Natürlich gebe ich zu, daß diese unsere Strategie außergewöhnlich ist, ja waghalsig. Und trotzdem wird sie bei genauer Analyse keinen Buchhändler bloßstellen. Sollte jedoch durch unsere konzeptionellen Überlegungen ein Sortimentsbuchhändler sich in seiner Identität verletzt und in seinem Geschäft geschädigt fühlen, bitte ich hiermit formell um Entschuldigung und Nachsicht. Wir haben versucht, aus einer extrem schwierigen Situation für alle Beteiligten das Beste zu machen.

Ich möchte bei dieser Gelegenheit einen wichtigen Punkt nicht unerwähnt lassen: Unsere Entscheidung,
die schon einige Monate zurückliegt, fällt nun in die hitzige Diskussionsphase um die genaue Ausformulierung des neuen Preisbindungsgesetzes, in dem auch die Bedingungen für Club- und Welt-bildausgaben festgeschrieben werden sollen. Ich betone noch einmal mit allem Nachdruck, daß wir uns den bestehenden Regelungen nach dem sogenannten Potsdamer Abkommen verpflichtet fühlen und diese auch für ausreichend halten. Eine emotionsgeladene Debatte mit der Verhängung von Strafmaß-nahmen und der Benennung eines Prügelknaben spielt nur Kräften in die Hände, die nicht die berech-tigten Interessen des Buchhandels im Blick haben.

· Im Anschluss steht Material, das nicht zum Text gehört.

===== config.mk =====
export PLATFORM = sky130hd
export DESIGN_NAME = prp_divider
export DESIGN_NICKNAME = d
export VERILOG_FILES = /design/src/design/prp_pkg.sv /design/src/design/prp_divider.sv
export SDC_FILE = /design/constraint.sdc
export NUM_CORES = 1
export LEC_CHECK = 0
export ABC_AREA = 0
export BUFFER_PORTS_ARGS = -buffer_cell sky130_fd_sc_hd__buf_2
export CAP_MARGIN = 20
export CORE_MARGIN = 3
export CORE_UTILIZATION = 50
export DETAILED_ROUTE_END_ITERATION = 8
export GPL_ROUTABILITY_DRIVEN = 0
export PLACE_DENSITY = 0.77
export SYNTH_ARGS = -nofsm -noshare
export SYNTH_HDL_FRONTEND = slang
export SYNTH_SLANG_ARGS = --single-unit

===== constraint.sdc =====
create_clock -name clk_i -period 3.35 [get_ports clk_i]
set_clock_uncertainty 0.1 [all_clocks]
set_input_delay 0.335 -clock clk_i [delete_from_list [all_inputs] [get_ports clk_i]]
set_output_delay 0.335 -clock clk_i [all_outputs]
set_load 0.05 [all_outputs]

In diesem Sinne, sehr geehrter Herr Riethmüller, bitte ich Sie und alle unsere Partner im Buchhandel um eine sachliche und faire Beurteilung dieses Falles und wiederhole gerne, daß der Buchhandel uneingeschränkt der wichtigste Vertriebs- und Handelspartner all unserer Verlage ist, eine Einstellung, die wir durch zahlreiche Aktivitäten der letzten Jahre bei unendlich vielen Anlässen permanent bewiesen haben.